Stored data:
————————

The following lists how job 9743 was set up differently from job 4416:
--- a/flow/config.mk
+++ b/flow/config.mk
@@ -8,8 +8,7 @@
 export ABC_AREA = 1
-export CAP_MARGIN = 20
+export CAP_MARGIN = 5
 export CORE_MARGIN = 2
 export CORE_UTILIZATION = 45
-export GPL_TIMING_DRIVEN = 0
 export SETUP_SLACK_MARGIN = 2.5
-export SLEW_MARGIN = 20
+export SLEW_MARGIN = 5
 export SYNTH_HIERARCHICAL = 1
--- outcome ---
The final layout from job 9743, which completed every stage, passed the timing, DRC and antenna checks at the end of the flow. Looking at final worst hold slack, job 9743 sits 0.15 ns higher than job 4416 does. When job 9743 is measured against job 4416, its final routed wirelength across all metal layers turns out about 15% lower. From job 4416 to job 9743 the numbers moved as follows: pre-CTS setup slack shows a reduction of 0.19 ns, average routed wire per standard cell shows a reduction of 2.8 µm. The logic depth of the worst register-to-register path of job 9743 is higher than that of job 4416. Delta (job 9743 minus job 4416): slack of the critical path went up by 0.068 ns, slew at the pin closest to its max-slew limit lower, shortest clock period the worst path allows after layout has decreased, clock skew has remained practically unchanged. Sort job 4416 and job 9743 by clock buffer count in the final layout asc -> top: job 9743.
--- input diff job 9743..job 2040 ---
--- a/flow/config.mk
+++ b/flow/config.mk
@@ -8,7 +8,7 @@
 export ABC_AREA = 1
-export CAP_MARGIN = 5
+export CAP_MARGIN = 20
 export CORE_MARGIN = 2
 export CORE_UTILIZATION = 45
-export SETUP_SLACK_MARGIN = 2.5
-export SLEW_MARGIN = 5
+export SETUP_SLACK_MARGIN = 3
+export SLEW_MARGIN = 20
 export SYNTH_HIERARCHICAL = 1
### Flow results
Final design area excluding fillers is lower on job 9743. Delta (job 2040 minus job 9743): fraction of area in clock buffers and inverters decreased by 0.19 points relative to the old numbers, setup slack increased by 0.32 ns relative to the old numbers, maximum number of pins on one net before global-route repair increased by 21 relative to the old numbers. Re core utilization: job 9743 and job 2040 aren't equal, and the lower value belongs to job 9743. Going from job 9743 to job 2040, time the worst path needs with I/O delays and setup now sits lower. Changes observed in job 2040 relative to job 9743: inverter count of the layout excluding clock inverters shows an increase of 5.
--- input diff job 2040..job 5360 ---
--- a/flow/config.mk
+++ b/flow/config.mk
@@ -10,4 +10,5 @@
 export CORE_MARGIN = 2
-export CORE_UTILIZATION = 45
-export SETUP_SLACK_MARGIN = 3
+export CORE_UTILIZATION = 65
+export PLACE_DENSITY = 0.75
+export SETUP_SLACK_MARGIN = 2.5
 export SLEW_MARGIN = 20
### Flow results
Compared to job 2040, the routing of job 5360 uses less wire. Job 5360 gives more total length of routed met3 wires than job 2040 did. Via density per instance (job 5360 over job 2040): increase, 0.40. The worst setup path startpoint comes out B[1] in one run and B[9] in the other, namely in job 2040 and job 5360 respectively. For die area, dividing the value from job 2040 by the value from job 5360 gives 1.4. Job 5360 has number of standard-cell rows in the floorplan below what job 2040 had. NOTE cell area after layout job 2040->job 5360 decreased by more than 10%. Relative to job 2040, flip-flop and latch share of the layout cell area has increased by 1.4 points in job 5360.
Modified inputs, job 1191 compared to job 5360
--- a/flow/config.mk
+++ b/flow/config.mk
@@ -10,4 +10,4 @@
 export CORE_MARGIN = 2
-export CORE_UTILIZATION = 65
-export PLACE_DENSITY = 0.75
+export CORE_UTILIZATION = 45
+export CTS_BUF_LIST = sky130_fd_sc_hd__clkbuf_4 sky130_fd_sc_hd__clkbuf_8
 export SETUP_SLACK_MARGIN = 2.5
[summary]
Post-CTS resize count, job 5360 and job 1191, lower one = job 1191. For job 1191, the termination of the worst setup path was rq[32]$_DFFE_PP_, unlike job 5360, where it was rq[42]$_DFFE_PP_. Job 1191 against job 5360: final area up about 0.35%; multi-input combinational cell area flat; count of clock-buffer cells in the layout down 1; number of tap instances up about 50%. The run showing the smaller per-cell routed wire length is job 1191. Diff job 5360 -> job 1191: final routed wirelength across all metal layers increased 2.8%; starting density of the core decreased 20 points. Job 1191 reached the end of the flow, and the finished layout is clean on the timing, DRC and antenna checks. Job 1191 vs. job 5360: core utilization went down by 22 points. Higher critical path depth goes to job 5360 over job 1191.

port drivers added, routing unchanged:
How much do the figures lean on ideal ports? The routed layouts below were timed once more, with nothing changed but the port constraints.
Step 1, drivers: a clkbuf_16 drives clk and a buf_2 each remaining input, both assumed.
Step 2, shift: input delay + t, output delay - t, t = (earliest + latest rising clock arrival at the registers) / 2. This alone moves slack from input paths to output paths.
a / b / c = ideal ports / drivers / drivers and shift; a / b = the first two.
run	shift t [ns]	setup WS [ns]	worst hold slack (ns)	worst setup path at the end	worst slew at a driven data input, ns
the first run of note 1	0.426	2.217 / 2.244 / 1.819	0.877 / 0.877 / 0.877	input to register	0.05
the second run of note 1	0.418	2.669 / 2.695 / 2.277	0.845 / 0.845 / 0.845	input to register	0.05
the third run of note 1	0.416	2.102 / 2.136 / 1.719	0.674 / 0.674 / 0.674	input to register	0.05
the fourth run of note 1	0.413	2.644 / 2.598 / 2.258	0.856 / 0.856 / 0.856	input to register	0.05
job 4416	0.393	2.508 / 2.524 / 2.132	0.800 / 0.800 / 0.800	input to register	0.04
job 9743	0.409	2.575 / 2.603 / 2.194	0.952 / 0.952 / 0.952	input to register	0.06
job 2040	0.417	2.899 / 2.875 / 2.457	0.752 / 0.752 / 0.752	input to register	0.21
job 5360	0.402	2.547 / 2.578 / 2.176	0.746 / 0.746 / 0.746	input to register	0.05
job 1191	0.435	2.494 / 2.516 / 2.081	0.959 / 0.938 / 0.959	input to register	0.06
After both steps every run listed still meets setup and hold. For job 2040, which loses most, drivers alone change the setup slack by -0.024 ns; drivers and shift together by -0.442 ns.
Source: an optimization exercise on an open RTL-to-GDS flow (aim: a short achievable clock period and few clock cycles). Production flows keep margins and buffers that such runs may drop. Function was checked by simulation only, so behaviour that the tests miss may differ from the original. The flow treats the clock pin as an ideal source, which a real chip does not have. Power and IR drop assume default switching activity.

// processor
module processor (
    input  logic        clock,
    input  logic        reset,
    output logic [31:0] address_imem,
    input  logic [31:0] q_imem,
    output logic [31:0] address_dmem,
    output logic [31:0] data,
    output logic        wren,
    input  logic [31:0] q_dmem
);
    logic [31:0] pc, ras;
    logic        fd_valid, fd_pred_taken;
    logic        fd_uses_rs, fd_uses_b, fd_use_imm, fd_writes;
    logic [4:0]  fd_b, fd_dest;
    logic [31:0] fd_ir, fd_pc, fd_pc1, fd_pc2, fd_ras, fd_btgt, fd_btgt1;
    logic        fd_c17, fd_c17_1, fd_far;
    logic        dx_valid;
    logic        dx_add, dx_sub, dx_and, dx_or, dx_sll, dx_sra, dx_addi, dx_mem;
    logic        dx_lw, dx_sw, dx_bne, dx_blt, dx_bex, dx_jr, dx_const_op, dx_we;
    logic [3:0]  k_eq, k_ge;
    logic [2:0]  k_ne, k_lt;
    logic [1:0]  k_z, k_jr;
    logic        dx_sumop, dx_other;
    logic [31:0] dx_a, dx_opb, dx_b, dx_const, dx_alt, dx_alt1, dx_ras, dx_pc, dx_pc1;
    logic        dx_dep;
    logic [4:0]  dx_dest;
    logic [3:0]  dx_sh0, dx_sh1;
    logic        dx_sh4;
    logic [1:0]  dx_code;
    logic        fa_m, fo_mp, fo_mn, fo_d, fb_m;
    logic        s_dd, s_md, s_dm, s_dmn, s_mm;
    logic        dx_cx;
    logic        xm_we, xm_exc, xm_lw, xm_wren, xm_cx, xm_a31, xm_o31;
    logic [31:0] xm_alu_n, xm_addr;
    logic [4:0]  xm_dest;
    logic [1:0]  xm_code;
    logic [31:0] xm_alu, xm_sd;
    logic        mw_we;
    logic [4:0]  mw_dest;
    logic [31:0] mw_result;
    logic [31:0] regs [1:31];
    logic        stall, redirect, replay, flush, reset_r, kill;
    logic [31:0] redirect_pc, redirect_pc1, kill_pc, kill_pc1;
    logic [4:0]  f_op, f_rd, f_rt, f_b;
    logic [31:0] pc1, ras1, f_btgt, f_btgt1, f_jtgt, f_jtgt1;
    logic        f_is_br, f_is_jd, f_is_jr, f_r;
    assign address_imem = pc;
    assign f_op = q_imem[31:27];
    assign f_rd = q_imem[26:22];
    assign f_rt = q_imem[16:12];
    assign f_r  = f_op == op_rtype;
    assign f_b  = f_r ? f_rt : (f_op == op_bex) ? 5'd30 : f_rd;
    logic [16:0] kg [0:5];
    logic [16:0] kp [0:5];
    logic [16:0] kh [0:5];
  ...
Size: roughly 8,800 cells after synthesis, about 2,000 flip-flops, roughly 160 I/O pins, about 0.10 mm2 of cells after synthesis.
==> flow/config.mk <==
export PLATFORM = sky130hd
export DESIGN_NAME = processor
export DESIGN_NICKNAME = processor
export VERILOG_FILES = /design/flow/design.v
export SDC_FILE = /design/flow/constraint.sdc
export NUM_CORES = 4
export LEC_CHECK = 0
export ABC_CLOCK_PERIOD_IN_PS = 3000
export CAP_MARGIN = 20
export CORE_MARGIN = 2
export CORE_UTILIZATION = 40
export SLEW_MARGIN = 20
export TNS_END_PERCENT = 100
==> flow/constraint.sdc <==
create_clock -name core_clock -period 10.0 [get_ports {clock}]
set_input_delay 2.0000 -clock core_clock [delete_from_list [all_inputs] [get_ports {clock}]]
set_output_delay 2.0000 -clock core_clock [all_outputs]
set_load 0.01 [all_outputs]
standard.sh (not shown) runs the stock make flow with config.mk's settings and CLKGATE_MAP_FILE= SYNTH_SCRIPT=/design/flow/synth_recipe.tcl, a recipe that flattens the netlist after the stock synthesis.
==> flow/flow/run.sh <==
#!/bin/bash
set -euo pipefail
W=$(pwd)
mkdir -p "$W/tmp" "$W/home"
export TMPDIR="$W/tmp" HOME="$W/home"
bash standard.sh SETUP_SLACK_MARGIN=6.5 POST_CTS_TCL="$W/flow/post_cts.tcl" finish > standard_flow.log 2>&1
==> flow/flow/post_cts.tcl <==
# Run after clock tree synthesis (POST_CTS_TCL). The port buffers that
# buffer_ports placed are small delay cells; make each a strong plain buffer,
# then repair timing once more without the footprint limit, and legalize.
foreach inst [get_cells -quiet {input* output*}] {
  if {[get_property $inst ref_name] ne "sky130_fd_sc_hd__buf_8"} {
    replace_cell $inst sky130_fd_sc_hd__buf_8
  }
}
estimate_parasitics -placement
repair_timing -setup_margin $::env(SETUP_SLACK_MARGIN) -repair_tns 100 -verbose
detailed_placement
check_placement -verbose
estimate_parasitics -placement
report_worst_slack
Testbench counts at the start, summed over its fixed seeds: cycles 42,155.
Rerun with:
--- a/flow/design.v
+++ b/flow/design.v
@@ -118,54 +118,53 @@
     assign f_btgt  = {pc1[31:17], f_lo};
     logic f_wrap;
     assign f_wrap  = kh[5][16] && !kg[5][16];
     assign f_btgt1 = {({15{f_wrap}} & f_hi_p) | ({15{!f_wrap}} & pc1[31:17]), f_lo1};
     assign f_jtgt  = {5'd0, q_imem[26:0]};
     assign f_jtgt1 = {5'd0, q_imem[26:0]} + 32'd1;
     assign f_is_jd = f_op == op_j || f_op == op_jal || f_op == op_bex;
     assign f_is_br = f_op == op_bne || (f_op == op_blt && q_imem[16]);
     assign f_is_jr = f_op == op_jr;
     logic        s_red, s_fix, s_hold, s_norm, s_seq, far_fix;
     logic [31:0] pc_d, pc1_d, pc1_inc;
     logic s_kill;
-    assign s_kill = !reset && kill;
-    assign s_red  = !reset && !kill && replay;
-    assign s_fix  = !reset && !flush && far_fix;
-    assign s_hold = !reset && !flush && stall;
-    assign s_norm = !reset && !flush && !stall && !far_fix;
+    assign s_kill = kill;
+    assign s_red  = !kill && replay;
+    assign s_fix  = !flush && far_fix;
+    assign s_hold = !flush && stall;
+    assign s_norm = !flush && !stall && !far_fix;
     assign s_seq  = s_norm && !f_is_br && !f_is_jd && !f_is_jr;
     assign pc1_inc = pc1 + 32'd1;
     logic [31:0] pc_nr, pc1_nr;
-    assign pc_d  = pc_nr;
-    assign pc1_d = pc1_nr;
+    assign pc_d  = reset ? 32'd0 : pc_nr;
+    assign pc1_d = reset ? 32'd1 : pc1_nr;
     logic        s_br;
     logic [31:0] pc_ot, pc1_ot;
     assign s_br   = s_norm && f_is_br;
     assign pc_nr  = s_br ? f_btgt : pc_ot;
     assign pc1_nr = s_br ? f_btgt1 : pc1_ot;
     assign pc_ot = ({32{s_kill}} & kill_pc) |
                   ({32{s_red}} & dx_pc) |
                   ({32{s_fix}} & fd_pc1) |
                   ({32{s_hold}} & pc) |
                   ({32{s_norm && f_is_jd}} & f_jtgt) |
                   ({32{s_norm && f_is_jr}} & ras) |
                   ({32{s_seq}} & pc1);
     assign pc1_ot = ({32{s_kill}} & kill_pc1) |
                    ({32{s_red}} & dx_pc1) |
                    ({32{s_fix}} & fd_pc2) |
                    ({32{s_hold}} & pc1) |
                    ({32{s_norm && f_is_jd}} & f_jtgt1) |
                    ({32{s_norm && f_is_jr}} & ras1) |
-                   ({32{s_seq}} & pc1_inc) |
-                   {31'd0, reset};
+                   ({32{s_seq}} & pc1_inc);
     always_ff @(posedge clock) begin
         pc  <= pc_d;
         pc1 <= pc1_d;
         if (reset) begin
             ras  <= '0;
             ras1 <= 32'd1;
         end else if (f_op == op_jal) begin
             ras  <= pc1;
             ras1 <= pc1_inc;
         end
         if (reset || flush || far_fix)
             fd_valid <= 1'b0;
What happened:
- combinational power came out lower by 5.6%
- count of clock-buffer cells in the layout drops by 6
- worst setup slack degrades by 0.20 ns
- design area fell by 0.49%
- global-route usage came out lower by 0.79 points
- clock skew rises by 0.014 ns
- die area is about the same
- power drops by 4.2%
- final cell count is higher by 0.98%
- via count stays flat
- non-clock buffer count goes down by 34
- sequential power is about the same
- utilization drops by 0.27 points
- first-iteration DRC count is lower by 17%
Testbench counts after the change, summed over its fixed seeds: cycles 42,155.


== P ==
processor, a different RTL version from the one above (not shown whole).
For scale: roughly 160 I/O pins, about 110000 µm² of cells after synthesis.
Settings: LEC_CHECK=0, ABC_CLOCK_PERIOD_IN_PS=3000, CAP_MARGIN=20, CORE_MARGIN=2, CORE_UTILIZATION=40, SLEW_MARGIN=20, TNS_END_PERCENT=100; clock period 10.0 ns.
Scripts as last shown in full above: flow/flow/run.sh, flow/flow/post_cts.tcl
Testbench counts of P, summed over its fixed seeds: cycles 42,155.
### P -> Q
--- a/flow/design.v
+++ b/flow/design.v
@@ -49,13 +49,13 @@
 );
     logic [31:0] pc, ras;
     logic        fd_valid, fd_pred_taken;
     logic        fd_uses_rs, fd_uses_b, fd_use_imm, fd_writes;
     logic [4:0]  fd_b, fd_dest;
     logic [31:0] fd_ir, fd_pc, fd_pc1, fd_pc2, fd_ras, fd_btgt, fd_btgt1;
-    logic        fd_c17, fd_c17_1;
+    logic        fd_c17, fd_c17_1, fd_far;
     logic        dx_valid;
     logic        dx_add, dx_sub, dx_and, dx_or, dx_sll, dx_sra, dx_addi, dx_mem;
     logic        dx_lw, dx_sw, dx_bne, dx_blt, dx_bex, dx_jr, dx_const_op, dx_we;
     logic [3:0]  k_eq, k_ge;
     logic [2:0]  k_ne, k_lt;
     logic [1:0]  k_z, k_jr;
@@ -176,12 +176,13 @@
             fd_pc         <= pc;
             fd_pc1        <= pc1;
             fd_pc2        <= pc1_inc;
             fd_btgt       <= f_btgt;
             fd_btgt1      <= f_btgt1;
             fd_c17        <= kg[5][16];
+            fd_far        <= f_is_br && (q_imem[16] != kg[5][16]);
             fd_c17_1      <= kh[5][16];
             fd_ras        <= ras;
             fd_pred_taken <= f_is_br || f_is_jd || f_is_jr;
             fd_uses_rs    <= f_r || f_op == op_addi || f_op == op_sw || f_op == op_lw ||
                              f_op == op_bne || f_op == op_blt;
             fd_uses_b     <= f_r || f_op == op_sw || f_op == op_bne || f_op == op_blt ||
@@ -219,23 +220,21 @@
                                 ((fd_uses_rs && d_rs == dx_dest) || (fd_uses_b && fd_b == dx_dest)) ||
                                 xm_exc && (d_rs == 5'd30 || d_rs == xm_dest ||
                                            fd_b == 5'd30 || fd_b == xm_dest));
     assign d_go = fd_valid && !stall && !flush;
     logic [14:0] d_hi_p, d_hi_m, d_thi, d_thi1;
     logic [31:0] d_tgt, d_tgt1;
-    logic        d_cond, d_far, d_pred;
+    logic        d_pred;
     assign d_hi_p = fd_pc1[31:17] + 15'd1;
     assign d_hi_m = fd_pc1[31:17] - 15'd1;
     assign d_thi  = (fd_ir[16] == fd_c17) ? fd_pc1[31:17] : fd_c17 ? d_hi_p : d_hi_m;
     assign d_thi1 = (fd_ir[16] == fd_c17_1) ? fd_pc1[31:17] : fd_c17_1 ? d_hi_p : d_hi_m;
     assign d_tgt  = {d_thi, fd_btgt[16:0]};
     assign d_tgt1 = {d_thi1, fd_btgt1[16:0]};
-    assign d_cond = d_op == op_bne || d_op == op_blt;
-    assign d_far  = fd_ir[16] != fd_c17;
-    assign d_pred  = fd_pred_taken && !(d_cond && d_far);
-    assign far_fix = fd_valid && fd_pred_taken && d_cond && d_far && !stall && !flush;
+    assign d_pred  = fd_pred_taken && !fd_far;
+    assign far_fix = fd_valid && fd_far && !stall && !flush;
     assign xm_we_act   = xm_we || xm_exc;
     assign xm_dest_act = xm_exc ? 5'd30 : xm_dest;
     logic dx_fwd_m, dx_fwd_x;
     assign dx_fwd_m = dx_valid && dx_we && !dx_lw;
     assign dx_fwd_x = dx_valid && (dx_add || dx_sub || dx_addi);
     logic a_m, a_x, o_m, b_m, b_x;
Results
Q: done, clean on timing, DRC and antenna. Re switching portion of total power: Q is 0.49 points down on P. Compared with P, in Q worst hold slack grew by 0.027 ns, total standard cell area after synthesis held steady, count of non-CTS inverters in the layout decreased 2. [Q vs P] combinational group share of total power: lower in Q. Comparing Q with P, the share of the final layout cell area in sequential cells came out essentially unchanged.
Testbench counts of Q, summed over its fixed seeds: cycles 42,155.

[re-timing with driven ports]
The flow's constraints put no driver on any port. The routed layouts listed below were extracted and timed again, unchanged, in two steps. Step 1 sets driving cells, clkbuf_16 on the clock port and buf_2 on the other inputs (assumed; they add their load-dependent delay and slew). Step 2 times the ports against the registers' clock, not the clock port: input delays grow and output delays shrink by t, the midpoint of the rising clock arrivals with the driver on. Three values: no drivers, after step 1, after step 2; two values: the first two.
run | shift t [ns] | setup WS [ns] | worst hold slack (ns) | clock arrival spread, ns | worst register clock-pin slew, ns
the first run of note 1 | 1.008 | 6.347 / 6.347 / 5.529 | 0.319 / 0.319 / 0.319 | 0.090 / 0.090 | 0.08 / 0.08
the second run of note 1 | 0.977 | 6.146 / 6.183 / 5.206 | 0.294 / 0.294 / 0.294 | 0.105 / 0.106 | 0.07 / 0.07
P | 0.975 | 6.345 / 6.345 / 5.475 | 0.280 / 0.280 / 0.280 | 0.086 / 0.086 | 0.08 / 0.08
Q | 0.969 | 6.377 / 6.377 / 5.645 | 0.307 / 0.307 / 0.307 | 0.082 / 0.082 | 0.08 / 0.08
After both steps setup and hold are still met in every run listed. For the second run of note 1, which loses most, drivers alone change the setup slack by +0.037 ns; drivers and shift together by -0.940 ns.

————————

* _WHAT YOU SHOULD DO_
If a line of the records above holds the word "shows", show it.

* _ANSWER BOX_
The final layout from job 9743, which completed every stage, passed the timing, DRC and antenna checks at the end of the flow. Looking at final worst hold slack, job 9743 sits 0.15 ns higher than job 4416 does. When job 9743 is measured against job 4416, its final routed wirelength across all metal layers turns out about 15% lower. From job 4416 to job 9743 the numbers moved as follows: pre-CTS setup slack shows a reduction of 0.19 ns, average routed wire per standard cell shows a reduction of 2.8 µm. The logic depth of the worst register-to-register path of job 9743 is higher than that of job 4416. Delta (job 9743 minus job 4416): slack of the critical path went up by 0.068 ns, slew at the pin closest to its max-slew limit lower, shortest clock period the worst path allows after layout has decreased, clock skew has remained practically unchanged. Sort job 4416 and job 9743 by clock buffer count in the final layout asc -> top: job 9743.
Final design area excluding fillers is lower on job 9743. Delta (job 2040 minus job 9743): fraction of area in clock buffers and inverters decreased by 0.19 points relative to the old numbers, setup slack increased by 0.32 ns relative to the old numbers, maximum number of pins on one net before global-route repair increased by 21 relative to the old numbers. Re core utilization: job 9743 and job 2040 aren't equal, and the lower value belongs to job 9743. Going from job 9743 to job 2040, time the worst path needs with I/O delays and setup now sits lower. Changes observed in job 2040 relative to job 9743: inverter count of the layout excluding clock inverters shows an increase of 5.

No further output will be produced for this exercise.